幾つかの案が提示されたが、最終的には、Financial API(旧名称)から Financial-grade API(新名称)への変更に落ち着いた。工藤達雄氏による『Financial-grade Access Protection Interoperability』という案が元になっている。(参考:Renaming FAPI)
3. FAPI & OBP コンフォーマンステストスイート
共通仕様を策定しても、解釈ミスや実装ミスにより互換性が損なわれていては意味がない。OBIE は、FAPI および OBP のコンフォーマンステストスイートを必要としていた。
当初、ある企業がコンフォーマンステストスイートを受託開発していた。しかし、諸般の事情で当企業は開発を完了させることができず、開発中断を OBIE に申し出ることとなった。この事態に対処するため、新たに設立された会社が FinTechLabs.io 社(企業番号:10907533、代表:アリ・アドナン)である。
この FinTechLabs 社が、今回のイベント『Japan/UK Open Banking and APIs Summit 2018』の主催者である。
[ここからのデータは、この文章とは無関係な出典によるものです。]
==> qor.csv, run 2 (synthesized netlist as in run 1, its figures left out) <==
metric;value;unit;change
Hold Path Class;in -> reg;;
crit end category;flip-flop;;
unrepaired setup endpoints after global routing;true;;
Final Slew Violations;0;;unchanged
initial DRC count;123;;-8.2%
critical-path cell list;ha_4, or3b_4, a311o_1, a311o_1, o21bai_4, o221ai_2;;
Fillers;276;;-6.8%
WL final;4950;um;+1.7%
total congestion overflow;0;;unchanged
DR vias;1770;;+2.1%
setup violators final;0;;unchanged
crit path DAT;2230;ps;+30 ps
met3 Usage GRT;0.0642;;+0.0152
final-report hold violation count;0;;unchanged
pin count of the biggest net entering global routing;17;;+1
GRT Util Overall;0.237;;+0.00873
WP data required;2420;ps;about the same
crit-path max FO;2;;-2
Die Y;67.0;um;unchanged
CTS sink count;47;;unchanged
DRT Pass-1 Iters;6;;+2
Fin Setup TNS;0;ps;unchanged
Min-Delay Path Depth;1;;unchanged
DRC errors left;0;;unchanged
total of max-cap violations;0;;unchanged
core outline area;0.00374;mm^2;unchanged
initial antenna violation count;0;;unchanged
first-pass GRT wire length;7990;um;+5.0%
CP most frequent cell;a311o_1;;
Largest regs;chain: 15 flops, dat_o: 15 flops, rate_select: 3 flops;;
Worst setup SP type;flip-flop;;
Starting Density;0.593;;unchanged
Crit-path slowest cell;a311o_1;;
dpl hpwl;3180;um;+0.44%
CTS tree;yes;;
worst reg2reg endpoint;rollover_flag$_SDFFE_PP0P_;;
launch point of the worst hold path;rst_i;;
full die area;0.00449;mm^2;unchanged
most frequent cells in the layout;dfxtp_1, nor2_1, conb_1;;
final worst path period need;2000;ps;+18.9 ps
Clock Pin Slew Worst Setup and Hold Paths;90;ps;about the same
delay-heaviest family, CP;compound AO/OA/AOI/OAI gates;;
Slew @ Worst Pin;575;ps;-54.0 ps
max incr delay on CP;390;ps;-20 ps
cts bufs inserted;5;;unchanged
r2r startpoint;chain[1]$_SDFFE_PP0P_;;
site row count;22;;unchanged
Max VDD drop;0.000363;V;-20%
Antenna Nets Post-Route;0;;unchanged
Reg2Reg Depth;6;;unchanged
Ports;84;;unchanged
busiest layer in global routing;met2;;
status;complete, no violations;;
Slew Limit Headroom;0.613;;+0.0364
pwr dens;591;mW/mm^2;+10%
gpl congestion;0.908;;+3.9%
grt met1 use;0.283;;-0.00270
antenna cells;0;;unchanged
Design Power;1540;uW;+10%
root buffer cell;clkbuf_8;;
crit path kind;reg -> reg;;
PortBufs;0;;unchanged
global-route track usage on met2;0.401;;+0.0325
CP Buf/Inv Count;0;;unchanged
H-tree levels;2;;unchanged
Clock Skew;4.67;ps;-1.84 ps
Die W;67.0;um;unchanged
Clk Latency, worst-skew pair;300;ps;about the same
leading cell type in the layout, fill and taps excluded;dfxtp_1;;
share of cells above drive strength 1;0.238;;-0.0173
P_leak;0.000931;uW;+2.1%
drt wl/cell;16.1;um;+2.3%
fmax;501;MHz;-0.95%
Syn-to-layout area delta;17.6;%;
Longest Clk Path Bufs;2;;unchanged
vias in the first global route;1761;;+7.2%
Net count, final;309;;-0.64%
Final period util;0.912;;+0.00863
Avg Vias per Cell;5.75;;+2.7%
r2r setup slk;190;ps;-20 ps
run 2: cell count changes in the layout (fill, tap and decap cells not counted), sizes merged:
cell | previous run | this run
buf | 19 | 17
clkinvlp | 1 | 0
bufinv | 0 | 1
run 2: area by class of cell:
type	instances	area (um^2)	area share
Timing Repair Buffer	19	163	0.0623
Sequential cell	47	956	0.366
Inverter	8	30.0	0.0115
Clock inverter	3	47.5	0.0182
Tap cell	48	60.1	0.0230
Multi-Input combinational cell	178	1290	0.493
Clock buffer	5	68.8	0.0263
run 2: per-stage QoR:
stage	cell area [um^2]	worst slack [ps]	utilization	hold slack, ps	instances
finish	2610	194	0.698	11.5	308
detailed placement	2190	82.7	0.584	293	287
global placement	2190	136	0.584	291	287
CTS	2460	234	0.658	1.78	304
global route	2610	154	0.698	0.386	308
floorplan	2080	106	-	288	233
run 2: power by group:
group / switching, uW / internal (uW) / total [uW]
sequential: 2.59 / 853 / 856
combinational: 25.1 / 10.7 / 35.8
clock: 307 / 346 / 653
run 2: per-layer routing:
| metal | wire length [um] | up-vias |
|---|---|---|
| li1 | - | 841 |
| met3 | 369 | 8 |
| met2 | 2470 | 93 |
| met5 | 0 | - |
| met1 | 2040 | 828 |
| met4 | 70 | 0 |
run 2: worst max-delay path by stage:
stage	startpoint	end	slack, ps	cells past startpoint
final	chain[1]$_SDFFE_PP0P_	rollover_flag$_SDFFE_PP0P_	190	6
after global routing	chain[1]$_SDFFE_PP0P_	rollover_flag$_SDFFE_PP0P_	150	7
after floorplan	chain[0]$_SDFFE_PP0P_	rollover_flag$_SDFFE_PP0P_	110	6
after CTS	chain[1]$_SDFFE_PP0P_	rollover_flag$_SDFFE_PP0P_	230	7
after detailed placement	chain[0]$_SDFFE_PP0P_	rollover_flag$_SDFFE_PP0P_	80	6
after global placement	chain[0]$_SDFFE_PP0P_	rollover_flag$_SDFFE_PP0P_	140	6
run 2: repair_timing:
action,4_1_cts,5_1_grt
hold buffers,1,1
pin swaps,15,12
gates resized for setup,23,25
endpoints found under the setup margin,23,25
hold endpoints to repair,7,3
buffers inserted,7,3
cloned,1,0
===== src/hw/rssc_pkg.sv =====
// Package for radio state/status control register bank
package rssc_pkg;
    // Register addresses
    localparam logic [5:0] ADDR_STATE_REPORT = 6'h01;
    localparam logic [5:0] ADDR_STATE_COMMAND = 6'h02;
    // Field positions
    localparam int CHK_DONE_BIT = 7;
    localparam int CHK_RESULT_BIT = 6;
    localparam int RESULT_LSB = 5;
    localparam int CODE_MSB = 4;
    // Reset values
    localparam logic [4:0] CMD_RESET = 5'h00;
    localparam logic [2:0] RESULT_RESET = 3'h0;
    // State codes
    localparam logic [4:0] ST_POWER_ON = 5'h00;
    localparam logic [4:0] ST_BUSY_RX = 5'h01;
    localparam logic [4:0] ST_BUSY_TX = 5'h02;
    localparam logic [4:0] ST_RX_ON = 5'h06;
    localparam logic [4:0] ST_TRANSCEIVER_OFF = 5'h08;
    localparam logic [4:0] ST_PLL_ON = 5'h09;
    localparam logic [4:0] ST_SLEEP = 5'h0F;
    localparam logic [4:0] ST_BUSY_AUTOACK_RX = 5'h11;
    localparam logic [4:0] ST_BUSY_RETRY_TX = 5'h12;
    localparam logic [4:0] ST_AUTOACK_RX_ON = 5'h16;
    localparam logic [4:0] ST_RETRY_TX_ON = 5'h19;
    localparam logic [4:0] ST_TRANSITION_PENDING = 5'h1F;
    // Command codes
    localparam logic [4:0] CMD_NOP = 5'h00;
    localparam logic [4:0] CMD_TX_START = 5'h02;
    localparam logic [4:0] CMD_FORCED_OFF = 5'h03;
    localparam logic [4:0] CMD_FORCED_PLL_ON = 5'h04;
    localparam logic [4:0] CMD_RX_ON = 5'h06;
    localparam logic [4:0] CMD_OFF = 5'h08;
    localparam logic [4:0] CMD_PLL_ON = 5'h09;
    localparam logic [4:0] CMD_AUTOACK_RX = 5'h16;
    localparam logic [4:0] CMD_RETRY_TX = 5'h19;
    // Timing, figures in microseconds except the clock in MHz and the cycle counts
    localparam int CLOCK_MHZ = 200;
    localparam int T_RX_TX_US = 16;
    localparam int T_TX_RX_US = 32;
    localparam int T_RSSI_US = 2;
    localparam int T_RND_US = 1;
    localparam int T_CCA_MAX_US = 180;
    localparam int T_ED_TYP_US = 135;
    localparam int T_PLL_INIT_TYP_US = 80;
    localparam int T_PLL_SW_TYP_US = 11;
    localparam int T_SHORT_US = 1;
    localparam int CYC_RX_TX = T_RX_TX_US * CLOCK_MHZ;
    localparam int CYC_TX_RX = T_TX_RX_US * CLOCK_MHZ;
    localparam int CYC_RSSI = T_RSSI_US * CLOCK_MHZ;
    localparam int CYC_RND = T_RND_US * CLOCK_MHZ;
    localparam int CYC_SHORT = T_SHORT_US * CLOCK_MHZ;
    localparam int CNT_W = 17;
    // Transition type selecting the settling time
    typedef enum logic [2:0] {
        RSSC_SETTLE_SHORT = 3'b000,
        RSSC_SETTLE_RX_TX = 3'b001,
        RSSC_SETTLE_TX_RX = 3'b010,
        RSSC_SETTLE_PLL_INIT = 3'b011,
        RSSC_SETTLE_PLL_SW = 3'b100,
        RSSC_SETTLE_MEAS = 3'b101
    } rssc_settle_t;
endpackage : rssc_pkg


===== src/hw/rssc_ctrl.sv =====
// State report and command registers with transition sequencing
//
// Overview of operation
// - Read-only status at address 0x01, low five bits hold state code.
// - Basic state codes: power-on, busy rx/tx, rx-on, off, PLL-on, sleep.
// - Extended mode codes 0x11, 0x12, 0x16, 0x19; others reserved.
// - Unfinished transition reads as pending code 0x1F, except the return from busy transmit, which keeps its busy code.
// - Status register is not accessible while asleep.
// - Writing command field at address 0x02 starts a transition.
// - Rising edge on sleep/transmit pin can start certain transitions.
// - Bit 7 channel check finished, bit 6 result, bit 5 reserved.
// - Bits 7:5 of command register hold read-only transaction result.
// - Bits 4:0 of command register are read-write command field.
// - Receive to transmit settles within 16 us.
// - Transmit to receive settles within 32 us.
// - Signal strength refreshed every 2 us in receive states.
// - Random value refreshed every 1 us.
// - Channel check spans eight symbols, at most 180 us.
// - Energy detection typically 135 us, at most 180 us.
// - Off to PLL-on settles typically 80 us, at most 250 us; forced PLL-on from off takes the 1 us short count instead.
// - Channel switch PLL resettling typically 11 us, at most 100 us.
// - Command codes: nop, tx start, forced off/PLL, rx, off, PLL, ext.
`timescale 1ns/1ps
module rssc_ctrl
    import rssc_pkg::*;
#(
    parameter int CYC_PLL_INIT = T_PLL_INIT_TYP_US * CLOCK_MHZ,
    parameter int CYC_PLL_SW = T_PLL_SW_TYP_US * CLOCK_MHZ,
    parameter int CYC_MEAS = T_ED_TYP_US * CLOCK_MHZ
)
(
    input wire logic clock,
    input wire logic arst_n,
    input wire logic [5:0] reg_addr,
    input wire logic reg_wr,
    input wire logic reg_rd,
    input wire logic [7:0] reg_wdata,
    output logic [7:0] reg_rdata,
    output logic reg_rvalid,
    input wire logic sleep_transmit_pin,
    input wire logic extended_mode,
    input wire logic rx_frame_start,
    input wire logic frame_end,
    input wire logic [2:0] transaction_in,
    input wire logic transaction_valid,
    input wire logic channel_change,
    input wire logic channel_check_start,
    input wire logic channel_busy_in,
    output logic [4:0] state_code,
    output logic rssi_refresh,
    output logic random_refresh
);
    // Synchroniser and edge register for the sleep/transmit pin
    logic slp_meta_reg;
    logic slp_sync_reg;
    logic slp_prev_reg;
    logic [4:0] state_reg, state_next;
    logic [4:0] target_reg, target_next;
    logic [4:0] cmd_reg, cmd_next;
    logic [2:0] result_reg, result_next;
    logic chk_done_reg, chk_done_next;
    logic chk_result_reg, chk_result_next;
    logic chk_busy_reg, chk_busy_next;
    logic pend_reg, pend_next;
    logic [7:0] rdata_reg, rdata_next;
    logic rvalid_reg, rvalid_next;
    logic [CNT_W-1:0] rssi_cnt_reg, rssi_cnt_next;
    logic [CNT_W-1:0] rnd_cnt_reg, rnd_cnt_next;
    logic rssi_reg, rssi_next;
    logic rnd_reg, rnd_next;
    logic tmr_start;
    logic [CNT_W-1:0] tmr_load;
    logic tmr_busy;
    logic tmr_done;
    logic slp_rise;
    logic cmd_write;

    // Settling count for each transition type
    function automatic logic [CNT_W-1:0] settle_cycles(
        input rssc_settle_t kind
    );
        case (kind)
            RSSC_SETTLE_RX_TX: settle_cycles = CNT_W'(CYC_RX_TX);
            RSSC_SETTLE_TX_RX: settle_cycles = CNT_W'(CYC_TX_RX);
            RSSC_SETTLE_PLL_INIT: settle_cycles = CNT_W'(CYC_PLL_INIT);
            RSSC_SETTLE_PLL_SW: settle_cycles = CNT_W'(CYC_PLL_SW);
            RSSC_SETTLE_MEAS: settle_cycles = CNT_W'(CYC_MEAS);
            default: settle_cycles = CNT_W'(CYC_SHORT);
        endcase
    endfunction : settle_cycles

    // True for states in which the receiver runs
    function automatic logic is_rx_state(input logic [4:0] s);
        is_rx_state = (s == ST_RX_ON) || (s == ST_BUSY_RX) ||
            (s == ST_AUTOACK_RX_ON) || (s == ST_BUSY_AUTOACK_RX);
    endfunction : is_rx_state

    rssc_timer u_timer (
        .clock(clock),
        .arst_n(arst_n),
        .start(tmr_start),
        .load(tmr_load),
        .busy(tmr_busy),
        .done(tmr_done)
    );

    // Pin passes two flops before any edge logic sees it
    always_ff @(posedge clock or negedge arst_n) begin
        if (!arst_n) begin
            slp_meta_reg <= 1'b0;
            slp_sync_reg <= 1'b0;
            slp_prev_reg <= 1'b0;
        end else begin
            slp_meta_reg <= sleep_transmit_pin;
            slp_sync_reg <= slp_meta_reg;
            slp_prev_reg <= slp_sync_reg;
        end
    end

    assign slp_rise = slp_sync_reg & ~slp_prev_reg;
    assign cmd_write = reg_wr && (reg_addr == ADDR_STATE_COMMAND)
        && (state_reg != ST_SLEEP);

    // State sequencing; the host keeps off while a transition is pending,
    // but forced commands still cut in so software can always recover
    always_comb begin
        state_next = state_reg;
        target_next = target_reg;
        cmd_next = cmd_reg;
        pend_next = pend_reg;
        result_next = result_reg;
        tmr_start = 1'b0;
        tmr_load = settle_cycles(RSSC_SETTLE_SHORT);
        if (cmd_write) begin
            cmd_next = reg_wdata[CODE_MSB:0];
        end
        if (transaction_valid) begin
            result_next = transaction_in;
        end
        if (pend_reg && tmr_done) begin
            state_next = target_reg;
            pend_next = 1'b0;
        end else if (!pend_reg && frame_end &&
                     (state_reg == ST_BUSY_TX ||
                      state_reg == ST_BUSY_RETRY_TX)) begin
            // Back from transmit frequency to receive frequency
            pend_next = 1'b1;
            target_next = (state_reg == ST_BUSY_TX) ? ST_PLL_ON
                : ST_RETRY_TX_ON;
            tmr_start = 1'b1;
            tmr_load = settle_cycles(RSSC_SETTLE_TX_RX);
        end else if (!pend_reg && frame_end &&
                     (state_reg == ST_BUSY_RX ||
                      state_reg == ST_BUSY_AUTOACK_RX)) begin
            state_next = (state_reg == ST_BUSY_RX) ? ST_RX_ON
                : ST_AUTOACK_RX_ON;
        end else if (!pend_reg && rx_frame_start &&
                     (state_reg == ST_RX_ON ||
                      state_reg == ST_AUTOACK_RX_ON)) begin
            state_next = (state_reg == ST_RX_ON) ? ST_BUSY_RX
                : ST_BUSY_AUTOACK_RX;
        end else if (!pend_reg && slp_rise &&
                     (state_reg == ST_PLL_ON ||
                      state_reg == ST_RETRY_TX_ON)) begin
            state_next = ST_TRANSITION_PENDING;
            target_next = (state_reg == ST_PLL_ON) ? ST_BUSY_TX
                : ST_BUSY_RETRY_TX;
            pend_next = 1'b1;
            tmr_start = 1'b1;
            tmr_load = settle_cycles(RSSC_SETTLE_RX_TX);
        end else if (cmd_write) begin
            case (reg_wdata[CODE_MSB:0])
                CMD_FORCED_OFF: begin
                    target_next = ST_TRANSCEIVER_OFF;
                    pend_next = 1'b1;
                    tmr_start = 1'b1;
                end
                CMD_FORCED_PLL_ON: begin
                    if (state_reg != ST_POWER_ON) begin
                        target_next = ST_PLL_ON;
                        pend_next = 1'b1;
                        tmr_start = 1'b1;
                    end
                end
                CMD_TX_START: begin
                    if (state_reg == ST_PLL_ON ||
                        state_reg == ST_RETRY_TX_ON) begin
                        target_next = (state_reg == ST_PLL_ON) ?
                            ST_BUSY_TX : ST_BUSY_RETRY_TX;
                        pend_next = 1'b1;
                        tmr_start = 1'b1;
                        tmr_load = settle_cycles(RSSC_SETTLE_RX_TX);
                    end
                end
                CMD_RX_ON, CMD_OFF, CMD_PLL_ON: begin
                    if (!pend_reg) begin
                        target_next = reg_wdata[CODE_MSB:0];
                        pend_next = 1'b1;
                        tmr_start = 1'b1;
                        if (state_reg == ST_TRANSCEIVER_OFF &&
                            reg_wdata[CODE_MSB:0] != CMD_OFF)
                            tmr_load = settle_cycles(RSSC_SETTLE_PLL_INIT);
                    end
                end
                CMD_AUTOACK_RX, CMD_RETRY_TX: begin
                    if (!pend_reg && extended_mode) begin
                        target_next = reg_wdata[CODE_MSB:0];
                        pend_next = 1'b1;
                        tmr_start = 1'b1;
                        if (state_reg == ST_TRANSCEIVER_OFF)
                            tmr_load = settle_cycles(RSSC_SETTLE_PLL_INIT);
                    end
                end
                default: begin
                end
            endcase
            if (tmr_start) begin
                state_next = ST_TRANSITION_PENDING;
            end
        end else if (!pend_reg && channel_change &&
                     state_reg != ST_TRANSCEIVER_OFF &&
                     state_reg != ST_SLEEP &&
                     state_reg != ST_POWER_ON) begin
            target_next = state_reg;
            state_next = ST_TRANSITION_PENDING;
            pend_next = 1'b1;
            tmr_start = 1'b1;
            tmr_load = settle_cycles(RSSC_SETTLE_PLL_SW);
        end
    end

    always_ff @(posedge clock or negedge arst_n) begin
        if (!arst_n) begin
            state_reg <= ST_POWER_ON;
            target_reg <= ST_POWER_ON;
            cmd_reg <= CMD_RESET;
            result_reg <= RESULT_RESET;
            pend_reg <= 1'b0;
        end else begin
            state_reg <= state_next;
            target_reg <= target_next;
            cmd_reg <= cmd_next;
            result_reg <= result_next;
            pend_reg <= pend_next;
        end
    end

    // Channel check uses its own count so it overlaps state settling
    logic [CNT_W-1:0] chk_cnt_reg, chk_cnt_next;
    always_comb begin
        chk_done_next = chk_done_reg;
        chk_result_next = chk_result_reg;
        chk_busy_next = chk_busy_reg;
        chk_cnt_next = chk_cnt_reg;
        if (channel_check_start && is_rx_state(state_reg)) begin
            chk_busy_next = 1'b1;
            chk_done_next = 1'b0;
            chk_cnt_next = settle_cycles(RSSC_SETTLE_MEAS);
        end else if (chk_busy_reg) begin
            if (chk_cnt_reg <= CNT_W'(1)) begin
                chk_busy_next = 1'b0;
                chk_done_next = 1'b1;
                chk_result_next = ~channel_busy_in;
            end else begin
                chk_cnt_next = chk_cnt_reg - CNT_W'(1);
            end
        end
    end

    always_ff @(posedge clock or negedge arst_n) begin
        if (!arst_n) begin
            chk_done_reg <= 1'b0;
            chk_result_reg <= 1'b0;
            chk_busy_reg <= 1'b0;
            chk_cnt_reg <= '0;
        end else begin
            chk_done_reg <= chk_done_next;
            chk_result_reg <= chk_result_next;
            chk_busy_reg <= chk_busy_next;
            chk_cnt_reg <= chk_cnt_next;
        end
    end

    // Periodic refresh strobes for signal strength and random value
    always_comb begin
        rssi_cnt_next = rssi_cnt_reg + CNT_W'(1);
        rssi_next = 1'b0;
        rnd_cnt_next = rnd_cnt_reg + CNT_W'(1);
        rnd_next = 1'b0;
        if (!is_rx_state(state_reg)) begin
            rssi_cnt_next = '0;
        end else if (rssi_cnt_reg == CNT_W'(CYC_RSSI - 1)) begin
            rssi_cnt_next = '0;
            rssi_next = 1'b1;
        end
        if (rnd_cnt_reg == CNT_W'(CYC_RND - 1)) begin
            rnd_cnt_next = '0;
            rnd_next = 1'b1;
        end
    end

    always_ff @(posedge clock or negedge arst_n) begin
        if (!arst_n) begin
            rssi_cnt_reg <= '0;
            rnd_cnt_reg <= '0;
            rssi_reg <= 1'b0;
            rnd_reg <= 1'b0;
        end else begin
            rssi_cnt_reg <= rssi_cnt_next;
            rnd_cnt_reg <= rnd_cnt_next;
            rssi_reg <= rssi_next;
            rnd_reg <= rnd_next;
        end
    end

    // Read port; unmapped addresses and sleep reads return zero
    always_comb begin
        rdata_next = 8'h00;
        rvalid_next = reg_rd;
        if (reg_rd && reg_addr == ADDR_STATE_REPORT &&
            state_reg != ST_SLEEP) begin
            rdata_next = {chk_done_reg, chk_result_reg, 1'b0,
                state_reg};
        end else if (reg_rd && reg_addr == ADDR_STATE_COMMAND &&
                     state_reg != ST_SLEEP) begin
            rdata_next = {result_reg, cmd_reg};
        end
    end

    always_ff @(posedge clock or negedge arst_n) begin
        if (!arst_n) begin
            rdata_reg <= 8'h00;
            rvalid_reg <= 1'b0;
        end else begin
            rdata_reg <= rdata_next;
            rvalid_reg <= rvalid_next;
        end
    end

    assign reg_rdata = rdata_reg;
    assign reg_rvalid = rvalid_reg;
    assign state_code = state_reg;
    assign rssi_refresh = rssi_reg;
    assign random_refresh = rnd_reg;

    a_pending_code: assert property (@(posedge clock) disable iff (!arst_n)
        pend_reg |-> state_reg == ST_TRANSITION_PENDING || tmr_busy
            || tmr_done) else $error("pending without timer");
    a_done_moves: assert property (@(posedge clock) disable iff (!arst_n)
        (pend_reg && tmr_done) |=> state_reg == $past(target_reg))
        else $error("state not updated on completion");
    a_cmd_stored: assert property (@(posedge clock) disable iff (!arst_n)
        cmd_write |=> cmd_reg == $past(reg_wdata[4:0]))
        else $error("command field not stored");
    a_sleep_read: assert property (@(posedge clock) disable iff (!arst_n)
        (reg_rd && state_reg == ST_SLEEP) |=> reg_rdata == 8'h00)
        else $error("read in sleep returned data");
    a_report_read: assert property (@(posedge clock) disable iff (!arst_n)
        (reg_rd && reg_addr == ADDR_STATE_REPORT && state_reg != ST_SLEEP)
        |=> reg_rdata[4:0] == $past(state_reg) && !reg_rdata[5])
        else $error("status read wrong");
    a_rnd_period: assert property (@(posedge clock) disable iff (!arst_n)
        rnd_reg |=> !rnd_reg [*8])
        else $error("random strobe too frequent");
    a_ext_gate: assert property (@(posedge clock) disable iff (!arst_n)
        (cmd_write && !extended_mode && !pend_reg &&
         reg_wdata[4:0] == CMD_AUTOACK_RX) |=> !pend_reg)
        else $error("extended command taken in basic mode");
    a_pin_start: assert property (@(posedge clock) disable iff (!arst_n)
        (slp_rise && !pend_reg && state_reg == ST_PLL_ON) |=>
        state_reg == ST_TRANSITION_PENDING && target_reg == ST_BUSY_TX)
        else $error("pin edge did not start transmit");
    a_result_load: assert property (@(posedge clock) disable iff (!arst_n)
        transaction_valid |=> result_reg == $past(transaction_in))
        else $error("transaction result not held");
endmodule : rssc_ctrl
FAPI & OBP コンフォーマンステストスイートを開発するにあたり、既存の OpenID Certification テストのソースコードをベースにするべきだと、業界関係者の一部から強い意見が出された。しかし、既存コードのアーキテクチャーは良くなく、基盤とするには適さなかったため、丁寧な説得により合意を得た上で、コンフォーマンステストはゼロから実装されることになった。
この再設計が功を奏し、現在では、当該テストは、米国 ONC(Office of the National Coordinator for Health Information Technology)の支援を受け、HEART プロファイル用のテストも組み込まれるに至っている。
将来的には、既存の OpenID Certification テストは、FAPI & OBP コンフォーマンステストスイートによって置き換えられることになるだろう。なお、関連するアナウンス『OpenID Certification Expanding to FAPI Specs』が、2018 年 6 月 27 日に OpenID Foundation から出されている。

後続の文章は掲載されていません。